● What is needed:
Retype the entries in full.

● The records:
========================================

module downCounter#(
parameter INITIAL   = 43,
parameter MODULO    = 100)
(
input  logic                     MCLK,           
input  logic                     HRST,           
input  logic                     i_ENABLE,       
input  logic                     i_RELOAD,       
output logic[11:0]               o_COUNT,        
output logic                     o_ZERO_FLAG     
);
always_ff@(posedge MCLK) begin :  pMain 
    if (HRST) begin 
        o_COUNT      <= INITIAL;
        o_ZERO_FLAG  <= 1'b0;
		end 
    else if (i_ENABLE) begin 
            if (o_COUNT > 0) begin 
                o_COUNT      <= o_COUNT - 1;
                o_ZERO_FLAG  <= 1'b0;
				end 
            else begin 
                o_COUNT      <= MODULO;
                o_ZERO_FLAG  <= 1'b1;
                end 
			end 
	else if (i_RELOAD) begin 
	    o_COUNT     <= MODULO;
		o_ZERO_FLAG <= 1'b0;
		end 
    end 
endmodule
module SHIFT_REG_MODULE#(
parameter BITS = 10)
(
input  logic           MCLK,
input  logic           HRST,
input  logic           ENABLE,
output logic[BITS-1:0] shiftReg,
input  logic[2:0]      regD
);
always_ff@(posedge MCLK) begin
if (HRST) 
   shiftReg <= 0;
else if (ENABLE) 
   shiftReg <= {(regD[2] && regD[1]), shiftReg[$left(shiftReg):1]}; 
end 
endmodule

========================================

● Written answer:
module downCounter#(
parameter INITIAL   = 43,
parameter MODULO    = 100)
(
input  logic                     MCLK,           
input  logic                     HRST,           
input  logic                     i_ENABLE,       
input  logic                     i_RELOAD,       
output logic[11:0]               o_COUNT,        
output logic                     o_ZERO_FLAG     
);
always_ff@(posedge MCLK) begin :  pMain 
    if (HRST) begin 
        o_COUNT      <= INITIAL;
        o_ZERO_FLAG  <= 1'b0;
		end 
    else if (i_ENABLE) begin 
            if (o_COUNT > 0) begin 
                o_COUNT      <= o_COUNT - 1;
                o_ZERO_FLAG  <= 1'b0;
				end 
            else begin 
                o_COUNT      <= MODULO;
                o_ZERO_FLAG  <= 1'b1;
                end 
			end 
	else if (i_RELOAD) begin 
	    o_COUNT     <= MODULO;
		o_ZERO_FLAG <= 1'b0;
		end 
    end 
endmodule
module SHIFT_REG_MODULE#(
parameter BITS = 10)
(
input  logic           MCLK,
input  logic           HRST,
input  logic           ENABLE,
output logic[BITS-1:0] shiftReg,
input  logic[2:0]      regD
);
always_ff@(posedge MCLK) begin
if (HRST) 
   shiftReg <= 0;
else if (ENABLE) 
   shiftReg <= {(regD[2] && regD[1]), shiftReg[$left(shiftReg):1]}; 
end 
endmodule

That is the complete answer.